- The paper finds that ChatGPT, unlike DeepSeek, demonstrates significant ability to predict future stock market movements and correlate with macroeconomic variables using news data.
- The study employs ChatGPT-3.5 and DeepSeek to classify Wall Street Journal news articles (1996-2022) and uses robust statistical techniques to evaluate their predictive power.
- Results show ChatGPT predicting stock returns up to a year ahead with R
² up to 8.52%, particularly during uncertainty, highlighting its advantage over traditional methods and DeepSeek in extracting fundamental-related insights.
Analysis of "ChatGPT and DeepSeek: Can They Predict the Stock Market and Macroeconomy?"
This paper presents a rigorous exploration into the predictive capabilities of ChatGPT and DeepSeek regarding the stock market and macroeconomic indicators. The authors utilize news data from the Wall Street Journal spanning 1996 to 2022 to evaluate whether these LLMs can forecast financial trends. Their findings reveal distinct capabilities between ChatGPT and DeepSeek, particularly highlighting ChatGPT's ability to identify predictive elements in textual data, which markedly influence future stock market movements.
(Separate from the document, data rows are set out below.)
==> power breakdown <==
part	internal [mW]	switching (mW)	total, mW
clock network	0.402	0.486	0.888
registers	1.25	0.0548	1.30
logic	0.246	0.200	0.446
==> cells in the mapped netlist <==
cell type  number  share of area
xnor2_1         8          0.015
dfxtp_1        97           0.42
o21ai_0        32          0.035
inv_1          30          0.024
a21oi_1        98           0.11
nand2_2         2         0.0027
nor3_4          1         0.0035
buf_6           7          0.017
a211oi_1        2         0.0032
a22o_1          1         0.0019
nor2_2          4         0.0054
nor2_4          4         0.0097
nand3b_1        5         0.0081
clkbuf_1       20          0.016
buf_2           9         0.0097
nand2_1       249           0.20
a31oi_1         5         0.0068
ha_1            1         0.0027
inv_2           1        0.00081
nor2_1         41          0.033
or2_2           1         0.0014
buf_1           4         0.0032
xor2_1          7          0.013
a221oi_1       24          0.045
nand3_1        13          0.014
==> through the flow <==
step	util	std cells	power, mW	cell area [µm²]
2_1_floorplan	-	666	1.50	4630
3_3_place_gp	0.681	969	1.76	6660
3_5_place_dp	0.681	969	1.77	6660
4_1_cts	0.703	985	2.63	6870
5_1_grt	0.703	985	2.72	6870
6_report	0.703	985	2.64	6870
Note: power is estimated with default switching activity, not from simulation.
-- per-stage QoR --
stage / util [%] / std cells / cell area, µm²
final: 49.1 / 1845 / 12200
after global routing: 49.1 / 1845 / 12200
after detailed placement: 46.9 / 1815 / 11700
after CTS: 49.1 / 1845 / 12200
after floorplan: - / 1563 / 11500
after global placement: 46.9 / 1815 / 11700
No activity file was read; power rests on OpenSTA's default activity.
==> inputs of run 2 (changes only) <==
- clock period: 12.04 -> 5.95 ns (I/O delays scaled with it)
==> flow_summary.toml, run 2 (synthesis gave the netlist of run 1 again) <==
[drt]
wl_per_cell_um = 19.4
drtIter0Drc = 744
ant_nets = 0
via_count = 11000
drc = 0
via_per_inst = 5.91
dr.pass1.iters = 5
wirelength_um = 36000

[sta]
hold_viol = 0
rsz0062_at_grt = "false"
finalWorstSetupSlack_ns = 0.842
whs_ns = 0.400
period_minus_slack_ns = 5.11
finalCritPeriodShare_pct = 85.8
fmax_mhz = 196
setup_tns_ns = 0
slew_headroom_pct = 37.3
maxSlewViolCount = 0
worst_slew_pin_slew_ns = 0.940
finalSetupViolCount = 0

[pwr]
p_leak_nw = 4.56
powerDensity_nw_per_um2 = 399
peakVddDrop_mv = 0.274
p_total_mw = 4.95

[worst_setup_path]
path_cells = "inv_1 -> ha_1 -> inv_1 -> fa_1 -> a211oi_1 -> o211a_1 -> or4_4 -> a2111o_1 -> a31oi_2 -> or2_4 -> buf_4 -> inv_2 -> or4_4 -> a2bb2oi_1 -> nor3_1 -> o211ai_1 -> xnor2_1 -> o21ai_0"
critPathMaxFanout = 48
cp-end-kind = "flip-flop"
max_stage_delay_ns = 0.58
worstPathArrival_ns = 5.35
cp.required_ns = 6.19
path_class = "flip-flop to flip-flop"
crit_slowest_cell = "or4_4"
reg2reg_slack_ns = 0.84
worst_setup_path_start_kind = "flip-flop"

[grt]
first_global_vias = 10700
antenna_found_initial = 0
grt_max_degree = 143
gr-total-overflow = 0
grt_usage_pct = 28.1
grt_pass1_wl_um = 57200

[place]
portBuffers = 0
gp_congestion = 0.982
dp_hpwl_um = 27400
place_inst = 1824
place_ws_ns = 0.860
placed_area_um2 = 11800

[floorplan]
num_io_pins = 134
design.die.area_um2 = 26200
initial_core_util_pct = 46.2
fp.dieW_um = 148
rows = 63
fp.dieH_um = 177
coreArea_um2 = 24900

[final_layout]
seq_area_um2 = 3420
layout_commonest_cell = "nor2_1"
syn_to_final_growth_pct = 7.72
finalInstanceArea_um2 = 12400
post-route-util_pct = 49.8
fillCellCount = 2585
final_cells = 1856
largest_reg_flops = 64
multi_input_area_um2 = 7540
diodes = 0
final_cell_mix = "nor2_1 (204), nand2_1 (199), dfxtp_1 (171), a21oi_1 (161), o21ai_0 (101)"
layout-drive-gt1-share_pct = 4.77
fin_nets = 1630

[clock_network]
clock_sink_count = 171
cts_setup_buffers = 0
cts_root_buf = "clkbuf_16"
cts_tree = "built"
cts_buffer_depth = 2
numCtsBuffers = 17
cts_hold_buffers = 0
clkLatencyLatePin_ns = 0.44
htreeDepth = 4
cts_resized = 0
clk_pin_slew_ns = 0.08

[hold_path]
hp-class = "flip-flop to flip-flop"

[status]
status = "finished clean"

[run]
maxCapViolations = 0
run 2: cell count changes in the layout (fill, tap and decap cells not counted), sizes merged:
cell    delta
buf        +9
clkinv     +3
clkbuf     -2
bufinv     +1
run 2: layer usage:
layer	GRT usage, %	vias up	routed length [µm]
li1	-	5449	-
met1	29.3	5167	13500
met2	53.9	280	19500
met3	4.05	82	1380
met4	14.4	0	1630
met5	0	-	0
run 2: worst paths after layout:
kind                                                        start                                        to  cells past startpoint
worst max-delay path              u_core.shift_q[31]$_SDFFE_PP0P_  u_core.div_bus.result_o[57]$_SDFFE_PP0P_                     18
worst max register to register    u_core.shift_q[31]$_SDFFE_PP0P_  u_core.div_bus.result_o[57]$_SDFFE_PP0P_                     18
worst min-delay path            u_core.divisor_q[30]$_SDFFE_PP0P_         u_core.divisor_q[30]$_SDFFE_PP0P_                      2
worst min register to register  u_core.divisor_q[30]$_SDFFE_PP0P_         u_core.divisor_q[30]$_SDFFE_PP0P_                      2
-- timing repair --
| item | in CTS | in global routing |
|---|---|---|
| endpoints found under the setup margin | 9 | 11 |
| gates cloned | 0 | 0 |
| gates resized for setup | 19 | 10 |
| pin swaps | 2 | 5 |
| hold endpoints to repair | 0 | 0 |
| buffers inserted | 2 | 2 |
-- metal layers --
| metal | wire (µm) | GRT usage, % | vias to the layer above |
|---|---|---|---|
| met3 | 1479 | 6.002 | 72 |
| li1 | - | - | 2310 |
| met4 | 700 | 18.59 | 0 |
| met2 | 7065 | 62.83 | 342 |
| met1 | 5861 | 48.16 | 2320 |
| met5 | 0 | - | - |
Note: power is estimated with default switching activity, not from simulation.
$ cat src/rtl/mips_encode.sv
// Symbolic request to 32-bit MIPS word encoder.
// Encoded words are queued in a small FIFO with valid/ready on both sides.
module mips_encode #(
    parameter int DEPTH = 2,
    parameter int CW    = 16
) (
    input  logic          clk,
    input  logic          rst_b,
    input  logic          in_valid,
    output logic          in_ready,
    input  logic [3:0]    in_op,
    input  logic [4:0]    in_rs,
    input  logic [4:0]    in_rt,
    input  logic [4:0]    in_rd,
    input  logic [15:0]   in_imm,
    input  logic [25:0]   in_target,
    output logic          out_valid,
    input  logic          out_ready,
    output logic [31:0]   out_inst,
    output logic [CW-1:0] enc_count
);

    localparam int AW = $clog2(DEPTH);
    localparam logic [AW:0] FULL = (AW + 1)'(DEPTH);

    logic [31:0]   mem [DEPTH];
    logic [AW-1:0] wr_ptr;
    logic [AW-1:0] rd_ptr;
    logic [AW:0]   occ;
    logic          live;
    logic [31:0]   last_q;
    logic [31:0]   word;
    logic [5:0]    funct;
    logic [5:0]    iop;
    logic          push;
    logic          pop;

    // live keeps in_ready low until the first edge after reset release
    assign in_ready  = live && (occ < FULL);
    assign out_valid = (occ != '0);
    assign push      = in_valid && in_ready;
    assign pop       = out_valid && out_ready;
    assign out_inst  = out_valid ? mem[rd_ptr] : last_q;

    always_comb begin
        funct = 6'h20;
        iop   = 6'h08;
        word  = '0;
        unique case (in_op)
            4'd0:  funct = 6'h20;
            4'd1:  funct = 6'h21;
            4'd2:  funct = 6'h22;
            4'd3:  funct = 6'h23;
            4'd4:  funct = 6'h24;
            4'd5:  funct = 6'h25;
            4'd6:  funct = 6'h26;
            4'd7:  funct = 6'h27;
            4'd8:  iop = 6'h08;
            4'd9:  iop = 6'h09;
            4'd10: iop = 6'h0C;
            4'd11: iop = 6'h0D;
            4'd12: iop = 6'h0E;
            4'd13: iop = 6'h0A;
            default: ;
        endcase
        unique case (1'b1)
            !in_op[3]:
                word = {6'h00, in_rs, in_rt, in_rd, 5'd0, funct};
            in_op == 4'd14:
                word = 32'h0000_000C;
            in_op == 4'd15:
                word = {6'h02, in_target};
            default:
                word = {iop, in_rs, in_rt, in_imm};
        endcase
    end

    always_ff @(posedge clk or negedge rst_b) begin
        if (!rst_b) begin
            for (int i = 0; i < DEPTH; i++) mem[i] <= '0;
            wr_ptr    <= '0;
            rd_ptr    <= '0;
            occ       <= '0;
            live      <= 1'b0;
            last_q    <= '0;
            enc_count <= '0;
        end else begin
            live <= 1'b1;
            if (push) begin
                mem[wr_ptr] <= word;
                wr_ptr      <= wr_ptr + AW'(1);
            end
            if (pop) begin
                last_q    <= mem[rd_ptr];
                rd_ptr    <= rd_ptr + AW'(1);
                enc_count <= enc_count + CW'(1);
            end
            unique case ({push, pop})
                2'b10:   occ <= occ + (AW + 1)'(1);
                2'b01:   occ <= occ - (AW + 1)'(1);
                default: occ <= occ;
            endcase
        end
    end

endmodule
The authors employ a methodical approach, leveraging ChatGPT-3.5 and DeepSeek to classify news articles as either "good" or "bad" for stock market predictions. Their methodology includes zero-shot prompts with ChatGPT, fine-tuning techniques, and comparisons with other LLMs like BERT and RoBERTa. A particular strength of the paper is the use of robust statistical techniques, such as Hodrick t-statistics, which enhance the reliability of their findings.
One of the notable empirical results is ChatGPT's ability to predict stock returns based on good news, with statistically significant correlations evidenced in various forecast horizons up to one year. The paper reports an R² value of up to 8.52% when predicting market returns for up to a year ahead using the good news ratio. This predictability is primarily observed during periods of economic downturns, high economic policy uncertainty, or when the news content is particularly novel. Such findings suggest that ChatGPT can capture aspects of textual sentiment that human investors may overlook, leading to a delayed incorporation into market prices.
Contrastingly, DeepSeek, despite its competitive performance in some tasks, does not exhibit the same predictive power for future stock returns. The paper attributes this to differences in training datasets, emphasizing ChatGPT's extensive training in English, which may have enhanced its capability to discern nuanced financial information from English-language media sources.
The analysis also incorporates comparisons with traditional methods of textual sentiment analysis, such as those using predefined word lists, and finds that these methods do not capture the same predictive power as ChatGPT. The latter's emergent capacities, attributed to its large model size and advanced contextual understanding, allow it to extract and leverage information more effectively.
Additionally, this paper ventures beyond stock predictability, showing that ChatGPT-derived news indicators significantly correlate with macroeconomic variables like industrial production and VIX, indicating a broader applicability in economic forecasting contexts. However, the paper delineates a critical distinction: while ChatGPT excels in extracting and utilizing information related to macroeconomic fundamentals, DeepSeek seems more aligned with capturing investor sentiment.
This paper contributes to the growing body of literature exploring AI and LLMs in financial markets, underscoring the nuanced capabilities of models like ChatGPT. The authors recommend further research directed at other financial markets, such as bonds or commodities, to broaden our understanding of how AI tools can enhance investment strategies and economic forecasts.
In conclusion, while the findings position ChatGPT as a formidable tool for market prediction, the varying outcomes with DeepSeek underline the importance of LLM training specifics and their thematic specialization. This inquiry propels forward the discourse on how AI-driven insights can be integrated into systematic investment frameworks, potentially altering paradigms of market efficiency and investor behavior. Future developments in LLMs may further refine these applications, leading to unprecedented levels of predictability and market comprehension.